One worker was dead and four required hospitalization Tuesday after a parking garage collapsed in lower Manhattan’s Financial District, toppling cars over each other as concrete floors fell and left other vehicles teetering on the unstable roof.
Mayor Eric Adams confirmed the fatality and said the building had been rendered “completely unstable.” Officials said one worker was trapped on an upper floor and rescued via a neighboring roof.
The building was “all the way pancaked, collapsed all the way to the cellar floor,” Acting Buildings Commissioner Kazimir Vilenchik said.
There were six workers in the three-story building at 57 Ann St. when it collapsed and four were hospitalized in stable condition with injuries, said John Esposito, chief of operations for the Fire Department of New York. He also confirmed the death and said another injured person declined medical attention.
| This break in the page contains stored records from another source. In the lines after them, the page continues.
## src/bfet_pkg.sv

```systemverilog
// shared types and fault masks for the battery fet enable and release block
`default_nettype none

package bfet_pkg;

    localparam int unsigned FaultW = 15;
    localparam int unsigned CountW = 8;
    localparam int unsigned CurW   = 16;
    localparam int unsigned CfgIdxW  = 2;
    localparam int unsigned CfgDataW = 16;

    // configuration register indexes
    localparam logic [CfgIdxW-1:0] CFG_RELEASE_TICKS = 2'd0;
    localparam logic [CfgIdxW-1:0] CFG_CURRENT_LOW   = 2'd1;
    localparam logic [CfgIdxW-1:0] CFG_CURRENT_HIGH  = 2'd2;

    localparam logic [CountW-1:0] RELEASE_TICKS_RST = 8'd20;
    localparam logic [CurW-1:0]   CURRENT_LOW_RST   = 16'd1800;
    localparam logic [CurW-1:0]   CURRENT_HIGH_RST  = 16'd4400;

    // charge_state codes
    localparam logic [1:0] ST_CHARGE    = 2'd1;
    localparam logic [1:0] ST_DISCHARGE = 2'd2;

    // fault bit positions
    localparam logic [FaultW-1:0] FB_OVP   = 15'h0001;
    localparam logic [FaultW-1:0] FB_UVP   = 15'h0002;
    localparam logic [FaultW-1:0] FB_COTP  = 15'h0004;
    localparam logic [FaultW-1:0] FB_CUTP  = 15'h0008;
    localparam logic [FaultW-1:0] FB_DOTP  = 15'h0010;
    localparam logic [FaultW-1:0] FB_DOCP  = 15'h0020;
    localparam logic [FaultW-1:0] FB_COCP  = 15'h0040;
    localparam logic [FaultW-1:0] FB_DVP   = 15'h0080;
    localparam logic [FaultW-1:0] FB_AFE   = 15'h0100;
    localparam logic [FaultW-1:0] FB_MOSPF = 15'h0200;
    localparam logic [FaultW-1:0] FB_OVPPF = 15'h0400;
    localparam logic [FaultW-1:0] FB_UVPPF = 15'h0800;
    localparam logic [FaultW-1:0] FB_MOSOT = 15'h1000;
    localparam logic [FaultW-1:0] FB_SHORT = 15'h2000;
    localparam logic [FaultW-1:0] FB_READY = 15'h4000;

    localparam logic [FaultW-1:0] MASK_CHG = FB_OVP | FB_COTP | FB_CUTP | FB_COCP | FB_DVP
        | FB_AFE | FB_MOSPF | FB_OVPPF | FB_UVPPF | FB_MOSOT | FB_READY;
    localparam logic [FaultW-1:0] MASK_DSG = FB_UVP | FB_DOTP | FB_DOCP | FB_DVP | FB_AFE
        | FB_MOSPF | FB_OVPPF | FB_UVPPF | FB_MOSOT | FB_SHORT | FB_READY;
    localparam logic [FaultW-1:0] MASK_XCHG = FB_DOTP | FB_DOCP | FB_MOSPF | FB_OVPPF
        | FB_UVPPF | FB_MOSOT | FB_SHORT | FB_AFE | FB_DVP | FB_READY;
    localparam logic [FaultW-1:0] MASK_XDSG = FB_COCP | FB_MOSPF | FB_OVPPF | FB_UVPPF
        | FB_MOSOT | FB_SHORT | FB_AFE | FB_DVP | FB_READY;

    typedef struct packed {
        logic              engineer_mode;
        logic              mode_changed;
        logic              ready_gate;
        logic [1:0]        charge_state;
        logic              cocp_l4_latched;
        logic              docp_l4_latched;
        logic [CurW-1:0]   batt_current;
        logic [FaultW-1:0] fault_bits;
    } tick_t;

    typedef struct packed {
        logic fets_valid;
        logic charge_fet_on;
        logic discharge_fet_on;
        logic clear_cocp_l4;
        logic clear_docp_l4;
        logic short_release;
    } fet_t;

    function automatic logic faults_clear(logic [FaultW-1:0] bits, logic [FaultW-1:0] mask);
        return (bits & mask) == FB_READY;
    endfunction

endpackage

`default_nettype wire

```

## src/bfet_tick_if.sv

```systemverilog
// handshake channel carrying one tick of battery status
`default_nettype none

interface bfet_tick_if;
    logic             valid;
    logic             ready;
    bfet_pkg::tick_t  data;

    modport source (output valid, output data, input ready);
    modport sink (input valid, input data, output ready);
endinterface

`default_nettype wire

```

## src/bfet_fet_if.sv

```systemverilog
// handshake channel carrying fet enables and release pulses
`default_nettype none

interface bfet_fet_if;
    logic            valid;
    logic            ready;
    bfet_pkg::fet_t  data;

    modport source (output valid, output data, input ready);
    modport sink (input valid, input data, output ready);
endinterface

`default_nettype wire

```

## src/battery_fet_enable_and_release.sv

```systemverilog
// top level: overcurrent latch release counters and fet enable decision
`default_nettype none

// channel    dir   beat contents
// tick_in    in    one 100 ms tick: mode, latches, current, fault word
// fets_out   out   fet enables and three release pulses, one per tick
// cfg_*      in    register write: release ticks, current window low/high
//
// one tick per cycle sustained while the output is not stalled; the result passes through
// the input register, then the result register, with compare and count logic between
// release counters update as a tick leaves the input register, so the next
// tick sees them at once
// a stalled result holds the input register; the block keeps accepting while
// the input register is free or moving
// reset clears counters and loads the register defaults

module battery_fet_enable_and_release (
    input  wire logic                           clk,
    input  wire logic                           rst_n,
    bfet_tick_if.sink                           tick_in,
    bfet_fet_if.source                          fets_out,
    input  wire logic                           cfg_we,
    input  wire logic [bfet_pkg::CfgIdxW-1:0]   cfg_index,
    input  wire logic [bfet_pkg::CfgDataW-1:0]  cfg_data
);
    import bfet_pkg::*;

    logic [CountW-1:0] ticks_reg;
    logic [CurW-1:0]   cur_low_reg;
    logic [CurW-1:0]   cur_high_reg;

    logic              s1_valid_reg;
    tick_t             s1_data_reg;
    logic              out_valid_reg;
    fet_t              out_data_reg;

    logic [CountW-1:0] cocp_cnt_reg, cocp_cnt_next;
    logic [CountW-1:0] docp_cnt_reg, docp_cnt_next;
    logic [CountW-1:0] short_cnt_reg, short_cnt_next;

    logic              s1_advance;
    logic              in_beat;
    fet_t              result;

    logic [CountW-1:0] cocp_base, docp_base, short_base;
    logic [CountW-1:0] cocp_inc, docp_inc, short_inc;
    logic              in_win;
    logic              in_chg, in_dsg;

    assign s1_advance    = !out_valid_reg || fets_out.ready;
    assign tick_in.ready = !s1_valid_reg || s1_advance;
    assign in_beat       = tick_in.valid && tick_in.ready;

    always_ff @(posedge clk or negedge rst_n)
    begin
        if (!rst_n)
        begin
            ticks_reg    <= RELEASE_TICKS_RST;
            cur_low_reg  <= CURRENT_LOW_RST;
            cur_high_reg <= CURRENT_HIGH_RST;
        end
        else if (cfg_we)
        begin
            case (cfg_index)
                CFG_RELEASE_TICKS: ticks_reg    <= cfg_data[CountW-1:0];
                CFG_CURRENT_LOW:   cur_low_reg  <= cfg_data[CurW-1:0];
                CFG_CURRENT_HIGH:  cur_high_reg <= cfg_data[CurW-1:0];
                default:           ;
            endcase
        end
    end

    always_comb
    begin
        in_chg    = s1_data_reg.charge_state == ST_CHARGE;
        in_dsg    = s1_data_reg.charge_state == ST_DISCHARGE;
        in_win    = (s1_data_reg.batt_current >= cur_low_reg)
                    && (s1_data_reg.batt_current <= cur_high_reg);
        cocp_base = s1_data_reg.mode_changed ? '0 : cocp_cnt_reg;
        docp_base = s1_data_reg.mode_changed ? '0 : docp_cnt_reg;
        short_base = s1_data_reg.mode_changed ? '0 : short_cnt_reg;
        cocp_inc  = cocp_base + 1'b1;
        docp_inc  = docp_base + 1'b1;
        short_inc = short_base + 1'b1;

        result         = '0;
        cocp_cnt_next  = cocp_cnt_reg;
        docp_cnt_next  = docp_cnt_reg;
        short_cnt_next = short_cnt_reg;

        if (!s1_data_reg.engineer_mode)
        begin
            cocp_cnt_next  = cocp_base;
            docp_cnt_next  = docp_base;
            short_cnt_next = short_base;
            if (s1_data_reg.ready_gate)
            begin
                // priority chain picks at most one counter to advance
                if (s1_data_reg.cocp_l4_latched && in_dsg)
                begin
                    result.clear_cocp_l4 = cocp_inc >= ticks_reg;
                    cocp_cnt_next = result.clear_cocp_l4 ? '0 : cocp_inc;
                end
                else if (s1_data_reg.docp_l4_latched && in_chg)
                begin
                    result.clear_docp_l4 = in_win && (docp_inc >= ticks_reg);
                    docp_cnt_next = (!in_win || result.clear_docp_l4) ? '0 : docp_inc;
                end
                else if (((s1_data_reg.fault_bits & FB_SHORT) != '0) && in_chg)
                begin
                    // outside the window the short counter holds, or is cleared on a mode change
                    if (in_win)
                    begin
                        result.short_release = short_inc >= ticks_reg;
                        short_cnt_next = result.short_release ? '0 : short_inc;
                    end
                end
                else
                begin
                    cocp_cnt_next  = '0;
                    docp_cnt_next  = '0;
                    short_cnt_next = '0;
                end

                result.fets_valid       = 1'b1;
                result.charge_fet_on    = faults_clear(s1_data_reg.fault_bits, MASK_CHG)
                    || (faults_clear(s1_data_reg.fault_bits, MASK_XCHG) && in_dsg);
                result.discharge_fet_on = faults_clear(s1_data_reg.fault_bits, MASK_DSG)
                    || (faults_clear(s1_data_reg.fault_bits, MASK_XDSG) && in_chg);
            end
        end
    end

    always_ff @(posedge clk or negedge rst_n)
    begin
        if (!rst_n)
        begin
            s1_valid_reg  <= 1'b0;
            out_valid_reg <= 1'b0;
            cocp_cnt_reg  <= '0;
            docp_cnt_reg  <= '0;
            short_cnt_reg <= '0;
        end
        else
        begin
            if (tick_in.ready)
            begin
                s1_valid_reg <= tick_in.valid;
            end
            if (s1_advance)
            begin
                out_valid_reg <= s1_valid_reg;
            end
            if (s1_valid_reg && s1_advance)
            begin
                cocp_cnt_reg  <= cocp_cnt_next;
                docp_cnt_reg  <= docp_cnt_next;
                short_cnt_reg <= short_cnt_next;
            end
        end
    end

    always_ff @(posedge clk)
    begin
        if (in_beat)
        begin
            s1_data_reg <= tick_in.data;
        end
        if (s1_valid_reg && s1_advance)
        begin
            out_data_reg <= result;
        end
    end

    assign fets_out.valid = out_valid_reg;
    assign fets_out.data  = out_data_reg;

    // at most one release pulse per tick
    a_one_release: assert property (@(posedge clk) disable iff (!rst_n)
        out_valid_reg |-> $onehot0({out_data_reg.clear_cocp_l4, out_data_reg.clear_docp_l4,
                                    out_data_reg.short_release}))
        else $error("more than one release pulse in a beat");

    // fet enables only when recomputed
    a_fet_gated: assert property (@(posedge clk) disable iff (!rst_n)
        (out_valid_reg && !out_data_reg.fets_valid)
        |-> (!out_data_reg.charge_fet_on && !out_data_reg.discharge_fet_on))
        else $error("fet enable without fets_valid");

    // a cocp release empties its counter
    a_cocp_clear: assert property (@(posedge clk) disable iff (!rst_n)
        (s1_valid_reg && s1_advance && result.clear_cocp_l4) |=> (cocp_cnt_reg == '0))
        else $error("cocp counter not cleared after release");

    // engineer mode leaves the counters untouched
    a_eng_hold: assert property (@(posedge clk) disable iff (!rst_n)
        (s1_valid_reg && s1_advance && s1_data_reg.engineer_mode)
        |=> ($stable(cocp_cnt_reg) && $stable(docp_cnt_reg) && $stable(short_cnt_reg)))
        else $error("counters moved in engineer mode");

    // a stalled result keeps the input register full
    a_stall_hold: assert property (@(posedge clk) disable iff (!rst_n)
        (out_valid_reg && !fets_out.ready && s1_valid_reg) |=> s1_valid_reg)
        else $error("input register lost a tick under stall");

endmodule

`default_nettype wire
```

## src/flat_wrapper.sv

```systemverilog
// flat-port wrapper written by rule: the top's interface ports become plain ports
module battery_fet_enable_and_release_flat import bfet_pkg::*;
  (clk, rst_n, cfg_we, cfg_index, cfg_data, tick_in_valid, tick_in_data, tick_in_ready, fets_out_valid, fets_out_data, fets_out_ready);
  bfet_tick_if tick_in_i ();
  bfet_fet_if fets_out_i ();
  input  wire logic clk;
  input  wire logic rst_n;
  input  wire logic cfg_we;
  input  wire logic [bfet_pkg::CfgIdxW-1:0] cfg_index;
  input  wire logic [bfet_pkg::CfgDataW-1:0] cfg_data;
  input wire logic [$bits(tick_in_i.valid)-1:0] tick_in_valid;
  input wire logic [$bits(tick_in_i.data)-1:0] tick_in_data;
  output wire logic [$bits(tick_in_i.ready)-1:0] tick_in_ready;
  output wire logic [$bits(fets_out_i.valid)-1:0] fets_out_valid;
  output wire logic [$bits(fets_out_i.data)-1:0] fets_out_data;
  input wire logic [$bits(fets_out_i.ready)-1:0] fets_out_ready;
  assign tick_in_i.valid = tick_in_valid;
  assign tick_in_i.data = tick_in_data;
  assign tick_in_ready = tick_in_i.ready;
  assign fets_out_valid = fets_out_i.valid;
  assign fets_out_data = fets_out_i.data;
  assign fets_out_i.ready = fets_out_ready;
  battery_fet_enable_and_release u_core (.clk(clk), .rst_n(rst_n), .tick_in(tick_in_i), .fets_out(fets_out_i), .cfg_we(cfg_we), .cfg_index(cfg_index), .cfg_data(cfg_data));
endmodule
```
“We believe that we have everybody accounted for,” Esposito said after department personnel searched the building with drones and a robotic dog. At one point the department pulled out its personnel because of concerns about the building’s stability
Esposito said one of the rescued survivors was trapped on an upper floor and had called out to responders. Some cars were crushed when slabs from upper floors fell on them, he said.
Classes at nearby Pace University were canceled and some of its residential buildings were evacuated.
“It felt like an earthquake,” Pace student Liam Gaeta said, adding that he heard “a large noise and a big rumbling, and then we all got evacuated.”
Other Pace students described hearing screams and seeing cars falling in the building, which caved in around 4 p.m.